**SUPPLIED ENTRIES**
★ ★ ★ ★

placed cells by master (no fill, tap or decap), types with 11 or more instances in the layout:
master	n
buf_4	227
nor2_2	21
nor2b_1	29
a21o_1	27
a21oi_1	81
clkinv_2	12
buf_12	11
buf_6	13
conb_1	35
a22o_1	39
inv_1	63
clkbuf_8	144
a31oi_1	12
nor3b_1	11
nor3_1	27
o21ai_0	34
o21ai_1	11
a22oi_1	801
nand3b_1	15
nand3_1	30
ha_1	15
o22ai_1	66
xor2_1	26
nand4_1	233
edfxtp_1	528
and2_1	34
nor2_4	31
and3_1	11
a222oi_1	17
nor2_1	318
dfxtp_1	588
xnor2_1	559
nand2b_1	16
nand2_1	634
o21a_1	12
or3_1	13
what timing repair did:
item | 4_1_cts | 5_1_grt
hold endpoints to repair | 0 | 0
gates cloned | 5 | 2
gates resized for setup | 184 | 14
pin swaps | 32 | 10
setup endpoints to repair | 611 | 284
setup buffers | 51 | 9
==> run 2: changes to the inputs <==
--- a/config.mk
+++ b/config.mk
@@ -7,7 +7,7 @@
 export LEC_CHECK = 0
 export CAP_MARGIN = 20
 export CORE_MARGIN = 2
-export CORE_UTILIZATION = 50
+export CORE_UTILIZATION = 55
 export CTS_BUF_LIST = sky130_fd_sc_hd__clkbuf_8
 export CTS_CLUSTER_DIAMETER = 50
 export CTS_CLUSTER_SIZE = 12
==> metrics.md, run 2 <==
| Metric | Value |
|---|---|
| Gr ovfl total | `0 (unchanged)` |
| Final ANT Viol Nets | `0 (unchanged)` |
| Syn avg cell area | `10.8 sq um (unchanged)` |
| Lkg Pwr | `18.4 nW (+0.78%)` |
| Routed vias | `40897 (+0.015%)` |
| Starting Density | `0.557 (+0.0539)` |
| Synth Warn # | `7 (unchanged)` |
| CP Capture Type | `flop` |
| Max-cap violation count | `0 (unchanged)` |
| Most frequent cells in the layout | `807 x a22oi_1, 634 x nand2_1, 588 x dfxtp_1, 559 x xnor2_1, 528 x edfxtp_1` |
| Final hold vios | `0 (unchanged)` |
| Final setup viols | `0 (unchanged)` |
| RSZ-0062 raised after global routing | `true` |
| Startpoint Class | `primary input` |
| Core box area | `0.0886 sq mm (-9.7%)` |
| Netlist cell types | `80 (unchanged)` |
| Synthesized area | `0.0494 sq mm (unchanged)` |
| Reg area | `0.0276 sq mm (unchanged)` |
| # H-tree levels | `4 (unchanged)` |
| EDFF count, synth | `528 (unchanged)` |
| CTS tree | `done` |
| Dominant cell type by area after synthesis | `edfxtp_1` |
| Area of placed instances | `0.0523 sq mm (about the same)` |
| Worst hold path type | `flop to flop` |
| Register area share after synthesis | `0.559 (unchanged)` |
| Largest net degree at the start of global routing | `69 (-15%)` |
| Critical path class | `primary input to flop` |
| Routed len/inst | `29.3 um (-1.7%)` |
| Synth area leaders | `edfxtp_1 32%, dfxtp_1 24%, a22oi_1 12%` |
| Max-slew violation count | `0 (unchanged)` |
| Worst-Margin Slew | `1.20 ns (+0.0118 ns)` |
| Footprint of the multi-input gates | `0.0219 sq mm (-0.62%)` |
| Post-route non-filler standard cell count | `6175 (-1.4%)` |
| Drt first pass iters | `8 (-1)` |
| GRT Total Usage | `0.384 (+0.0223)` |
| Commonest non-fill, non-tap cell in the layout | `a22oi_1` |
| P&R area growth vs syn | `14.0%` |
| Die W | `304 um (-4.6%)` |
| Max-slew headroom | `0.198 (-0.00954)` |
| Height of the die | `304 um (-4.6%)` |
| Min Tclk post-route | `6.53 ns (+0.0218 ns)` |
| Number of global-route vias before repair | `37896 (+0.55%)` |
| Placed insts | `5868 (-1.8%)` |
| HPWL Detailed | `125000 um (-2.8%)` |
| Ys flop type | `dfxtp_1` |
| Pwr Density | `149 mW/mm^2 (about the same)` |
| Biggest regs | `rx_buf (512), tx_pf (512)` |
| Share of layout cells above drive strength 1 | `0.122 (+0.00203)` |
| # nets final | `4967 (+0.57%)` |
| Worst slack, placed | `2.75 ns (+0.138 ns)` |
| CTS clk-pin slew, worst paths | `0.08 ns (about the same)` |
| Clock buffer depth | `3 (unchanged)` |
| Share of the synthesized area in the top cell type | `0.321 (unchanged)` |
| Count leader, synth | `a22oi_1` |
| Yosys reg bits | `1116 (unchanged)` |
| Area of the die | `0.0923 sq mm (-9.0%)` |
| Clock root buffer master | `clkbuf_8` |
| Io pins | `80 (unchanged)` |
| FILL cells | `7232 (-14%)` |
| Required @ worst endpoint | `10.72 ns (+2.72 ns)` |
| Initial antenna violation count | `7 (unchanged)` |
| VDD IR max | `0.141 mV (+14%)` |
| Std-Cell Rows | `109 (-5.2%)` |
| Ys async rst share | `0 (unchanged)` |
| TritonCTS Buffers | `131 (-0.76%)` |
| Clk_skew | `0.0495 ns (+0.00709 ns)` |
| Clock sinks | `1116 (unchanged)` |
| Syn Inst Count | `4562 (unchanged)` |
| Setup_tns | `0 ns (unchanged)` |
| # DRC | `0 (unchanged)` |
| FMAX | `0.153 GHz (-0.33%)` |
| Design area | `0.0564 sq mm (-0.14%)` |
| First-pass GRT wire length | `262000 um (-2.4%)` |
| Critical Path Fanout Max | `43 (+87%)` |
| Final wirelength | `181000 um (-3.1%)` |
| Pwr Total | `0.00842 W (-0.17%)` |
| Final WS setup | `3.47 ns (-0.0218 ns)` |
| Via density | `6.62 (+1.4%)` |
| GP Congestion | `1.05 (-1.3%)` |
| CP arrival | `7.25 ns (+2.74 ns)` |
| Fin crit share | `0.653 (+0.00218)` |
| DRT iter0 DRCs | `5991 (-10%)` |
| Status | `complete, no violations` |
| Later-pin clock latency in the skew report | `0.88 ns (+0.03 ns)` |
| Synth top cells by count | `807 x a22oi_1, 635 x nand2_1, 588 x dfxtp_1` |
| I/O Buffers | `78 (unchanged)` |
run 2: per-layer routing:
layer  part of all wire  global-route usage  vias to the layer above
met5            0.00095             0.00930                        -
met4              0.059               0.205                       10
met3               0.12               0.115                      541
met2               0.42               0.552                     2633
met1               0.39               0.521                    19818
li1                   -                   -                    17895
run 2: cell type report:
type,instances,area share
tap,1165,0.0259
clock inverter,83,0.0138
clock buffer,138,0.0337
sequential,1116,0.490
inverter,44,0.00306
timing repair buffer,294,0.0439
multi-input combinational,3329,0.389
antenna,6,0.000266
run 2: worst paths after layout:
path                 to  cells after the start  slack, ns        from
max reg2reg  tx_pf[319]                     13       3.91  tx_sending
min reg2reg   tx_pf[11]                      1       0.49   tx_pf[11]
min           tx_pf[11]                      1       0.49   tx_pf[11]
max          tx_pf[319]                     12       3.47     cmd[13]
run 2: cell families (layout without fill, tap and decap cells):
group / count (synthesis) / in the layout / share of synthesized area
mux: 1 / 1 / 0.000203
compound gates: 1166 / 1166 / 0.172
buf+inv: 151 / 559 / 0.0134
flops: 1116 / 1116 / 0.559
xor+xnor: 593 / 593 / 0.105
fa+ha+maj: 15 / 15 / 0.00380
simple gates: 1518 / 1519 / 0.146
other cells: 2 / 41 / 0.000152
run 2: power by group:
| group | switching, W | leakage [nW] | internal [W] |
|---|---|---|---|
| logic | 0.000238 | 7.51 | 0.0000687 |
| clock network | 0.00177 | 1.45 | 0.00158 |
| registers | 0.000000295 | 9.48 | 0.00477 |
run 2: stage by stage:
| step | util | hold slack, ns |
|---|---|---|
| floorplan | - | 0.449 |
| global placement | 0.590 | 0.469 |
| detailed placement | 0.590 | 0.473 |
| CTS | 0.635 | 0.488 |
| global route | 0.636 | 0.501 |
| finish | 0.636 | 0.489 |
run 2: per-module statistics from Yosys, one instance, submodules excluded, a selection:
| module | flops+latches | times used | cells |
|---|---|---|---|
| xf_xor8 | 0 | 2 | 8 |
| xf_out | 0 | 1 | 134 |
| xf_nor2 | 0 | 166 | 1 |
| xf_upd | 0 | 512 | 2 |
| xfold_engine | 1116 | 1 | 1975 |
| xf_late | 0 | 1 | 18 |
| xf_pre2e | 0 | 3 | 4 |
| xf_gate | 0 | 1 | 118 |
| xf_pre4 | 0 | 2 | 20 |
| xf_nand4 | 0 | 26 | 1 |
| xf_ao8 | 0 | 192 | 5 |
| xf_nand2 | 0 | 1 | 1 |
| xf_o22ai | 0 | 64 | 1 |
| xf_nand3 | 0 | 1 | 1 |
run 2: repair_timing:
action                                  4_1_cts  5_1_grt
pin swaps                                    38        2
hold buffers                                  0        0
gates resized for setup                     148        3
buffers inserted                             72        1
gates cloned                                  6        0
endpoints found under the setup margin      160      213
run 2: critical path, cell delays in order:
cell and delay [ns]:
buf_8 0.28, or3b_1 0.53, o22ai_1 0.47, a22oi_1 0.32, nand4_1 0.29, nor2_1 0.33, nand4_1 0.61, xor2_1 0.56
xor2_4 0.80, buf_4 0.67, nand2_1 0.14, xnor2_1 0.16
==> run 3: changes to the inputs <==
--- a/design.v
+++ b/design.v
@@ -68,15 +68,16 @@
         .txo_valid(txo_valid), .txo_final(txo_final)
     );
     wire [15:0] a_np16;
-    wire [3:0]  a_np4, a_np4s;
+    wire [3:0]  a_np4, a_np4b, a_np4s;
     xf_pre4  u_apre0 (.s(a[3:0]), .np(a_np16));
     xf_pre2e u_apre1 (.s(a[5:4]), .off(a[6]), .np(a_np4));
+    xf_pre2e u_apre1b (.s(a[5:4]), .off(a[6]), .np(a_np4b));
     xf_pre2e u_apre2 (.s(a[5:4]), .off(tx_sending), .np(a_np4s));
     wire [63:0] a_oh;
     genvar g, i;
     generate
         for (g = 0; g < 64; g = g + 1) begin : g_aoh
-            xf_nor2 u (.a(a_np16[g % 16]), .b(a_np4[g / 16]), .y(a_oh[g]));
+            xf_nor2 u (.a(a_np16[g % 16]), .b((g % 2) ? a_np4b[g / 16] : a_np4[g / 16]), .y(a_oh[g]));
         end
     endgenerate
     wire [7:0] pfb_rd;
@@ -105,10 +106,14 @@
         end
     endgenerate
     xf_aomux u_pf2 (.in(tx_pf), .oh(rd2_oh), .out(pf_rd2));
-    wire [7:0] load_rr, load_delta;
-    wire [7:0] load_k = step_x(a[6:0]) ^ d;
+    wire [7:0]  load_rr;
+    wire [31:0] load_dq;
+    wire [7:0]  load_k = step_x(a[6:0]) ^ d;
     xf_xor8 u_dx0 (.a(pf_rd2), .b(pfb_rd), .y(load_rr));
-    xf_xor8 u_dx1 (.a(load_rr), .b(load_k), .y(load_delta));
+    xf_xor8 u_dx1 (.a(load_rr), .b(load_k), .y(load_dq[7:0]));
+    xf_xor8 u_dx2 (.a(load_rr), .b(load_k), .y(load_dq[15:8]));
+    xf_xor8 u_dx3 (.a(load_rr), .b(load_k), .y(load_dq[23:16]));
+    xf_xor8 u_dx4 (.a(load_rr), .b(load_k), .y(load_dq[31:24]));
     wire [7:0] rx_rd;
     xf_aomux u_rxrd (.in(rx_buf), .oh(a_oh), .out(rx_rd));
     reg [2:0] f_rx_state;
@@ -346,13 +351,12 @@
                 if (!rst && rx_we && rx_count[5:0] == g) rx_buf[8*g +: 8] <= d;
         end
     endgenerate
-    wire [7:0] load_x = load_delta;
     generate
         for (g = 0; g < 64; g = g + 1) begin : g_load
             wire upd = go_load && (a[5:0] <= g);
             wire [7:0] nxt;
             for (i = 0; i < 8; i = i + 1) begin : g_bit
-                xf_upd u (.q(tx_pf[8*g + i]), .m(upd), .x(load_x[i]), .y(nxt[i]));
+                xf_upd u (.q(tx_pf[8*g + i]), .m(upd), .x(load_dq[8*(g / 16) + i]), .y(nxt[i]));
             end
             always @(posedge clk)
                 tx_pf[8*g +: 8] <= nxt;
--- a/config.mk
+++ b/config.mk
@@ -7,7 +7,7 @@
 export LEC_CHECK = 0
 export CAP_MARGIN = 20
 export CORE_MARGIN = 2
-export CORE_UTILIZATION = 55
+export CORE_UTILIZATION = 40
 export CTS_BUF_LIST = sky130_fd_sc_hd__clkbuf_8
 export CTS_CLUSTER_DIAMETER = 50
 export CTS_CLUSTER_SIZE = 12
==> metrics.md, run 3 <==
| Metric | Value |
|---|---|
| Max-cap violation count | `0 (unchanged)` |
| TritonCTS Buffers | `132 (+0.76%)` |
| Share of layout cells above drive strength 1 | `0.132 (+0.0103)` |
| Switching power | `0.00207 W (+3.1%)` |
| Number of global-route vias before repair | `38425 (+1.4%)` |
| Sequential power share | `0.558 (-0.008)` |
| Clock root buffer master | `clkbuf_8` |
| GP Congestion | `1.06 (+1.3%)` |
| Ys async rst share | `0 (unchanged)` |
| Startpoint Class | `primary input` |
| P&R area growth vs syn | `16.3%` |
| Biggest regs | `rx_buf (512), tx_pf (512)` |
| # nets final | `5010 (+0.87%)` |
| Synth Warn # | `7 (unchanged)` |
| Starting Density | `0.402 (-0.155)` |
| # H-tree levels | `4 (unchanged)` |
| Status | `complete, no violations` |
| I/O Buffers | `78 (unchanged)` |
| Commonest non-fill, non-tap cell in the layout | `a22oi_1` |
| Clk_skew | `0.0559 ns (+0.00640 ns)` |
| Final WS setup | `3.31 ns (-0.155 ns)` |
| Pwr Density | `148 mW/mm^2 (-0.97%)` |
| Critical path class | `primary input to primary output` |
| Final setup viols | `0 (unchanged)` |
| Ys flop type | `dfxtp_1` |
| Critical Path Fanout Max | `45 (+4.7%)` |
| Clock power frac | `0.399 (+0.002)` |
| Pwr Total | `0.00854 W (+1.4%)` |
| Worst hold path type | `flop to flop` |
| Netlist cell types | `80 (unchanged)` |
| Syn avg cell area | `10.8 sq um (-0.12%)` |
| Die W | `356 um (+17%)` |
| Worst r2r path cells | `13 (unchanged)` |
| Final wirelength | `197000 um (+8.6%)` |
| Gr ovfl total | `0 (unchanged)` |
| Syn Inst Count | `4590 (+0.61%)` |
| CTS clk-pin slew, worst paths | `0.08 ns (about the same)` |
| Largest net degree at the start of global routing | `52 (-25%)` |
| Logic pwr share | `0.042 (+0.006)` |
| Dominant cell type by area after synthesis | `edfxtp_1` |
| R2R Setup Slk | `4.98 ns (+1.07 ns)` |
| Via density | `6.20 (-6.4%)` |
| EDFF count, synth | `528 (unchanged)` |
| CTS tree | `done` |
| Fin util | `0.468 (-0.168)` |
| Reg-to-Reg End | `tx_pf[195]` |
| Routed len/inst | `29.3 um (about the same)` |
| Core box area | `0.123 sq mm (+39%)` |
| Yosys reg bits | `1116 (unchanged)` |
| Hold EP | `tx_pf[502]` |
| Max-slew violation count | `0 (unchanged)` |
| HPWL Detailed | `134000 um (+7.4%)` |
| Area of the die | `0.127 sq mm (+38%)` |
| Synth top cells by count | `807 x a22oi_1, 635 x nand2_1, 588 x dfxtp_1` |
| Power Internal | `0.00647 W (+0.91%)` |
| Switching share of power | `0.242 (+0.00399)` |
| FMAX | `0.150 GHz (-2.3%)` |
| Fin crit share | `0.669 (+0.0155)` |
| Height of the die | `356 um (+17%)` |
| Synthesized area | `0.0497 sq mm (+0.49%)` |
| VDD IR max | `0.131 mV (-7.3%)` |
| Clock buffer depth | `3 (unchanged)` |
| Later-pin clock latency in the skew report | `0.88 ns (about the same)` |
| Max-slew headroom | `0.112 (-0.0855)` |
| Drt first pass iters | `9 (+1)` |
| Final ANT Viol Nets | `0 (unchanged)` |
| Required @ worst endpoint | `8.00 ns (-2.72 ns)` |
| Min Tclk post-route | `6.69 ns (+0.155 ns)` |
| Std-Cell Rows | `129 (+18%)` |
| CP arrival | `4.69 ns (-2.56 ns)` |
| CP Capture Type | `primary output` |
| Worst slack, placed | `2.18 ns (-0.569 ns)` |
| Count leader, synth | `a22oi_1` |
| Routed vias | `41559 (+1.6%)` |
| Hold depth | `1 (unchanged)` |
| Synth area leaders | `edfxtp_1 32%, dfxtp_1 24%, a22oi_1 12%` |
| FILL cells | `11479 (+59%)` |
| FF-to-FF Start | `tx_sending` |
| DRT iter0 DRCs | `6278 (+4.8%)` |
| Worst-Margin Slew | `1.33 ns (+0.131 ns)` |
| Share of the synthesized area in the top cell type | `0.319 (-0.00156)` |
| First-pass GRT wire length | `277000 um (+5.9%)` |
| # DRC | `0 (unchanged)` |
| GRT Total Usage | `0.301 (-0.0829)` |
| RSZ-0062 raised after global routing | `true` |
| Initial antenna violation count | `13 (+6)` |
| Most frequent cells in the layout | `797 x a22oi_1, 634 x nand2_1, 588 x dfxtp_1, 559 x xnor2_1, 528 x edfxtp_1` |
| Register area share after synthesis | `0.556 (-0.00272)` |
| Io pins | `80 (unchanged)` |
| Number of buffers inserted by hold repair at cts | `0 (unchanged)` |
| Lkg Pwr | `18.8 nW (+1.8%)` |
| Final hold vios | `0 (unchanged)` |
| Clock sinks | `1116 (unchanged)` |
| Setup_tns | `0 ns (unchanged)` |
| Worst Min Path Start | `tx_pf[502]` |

★ ★ ★ ★

**EXERCISE OBJECTIVE**
Copy every line that contains "Tclk" from the listing above.

**SOLUTION**
| Min Tclk post-route | `6.53 ns (+0.0218 ns)` |
| Min Tclk post-route | `6.69 ns (+0.155 ns)` |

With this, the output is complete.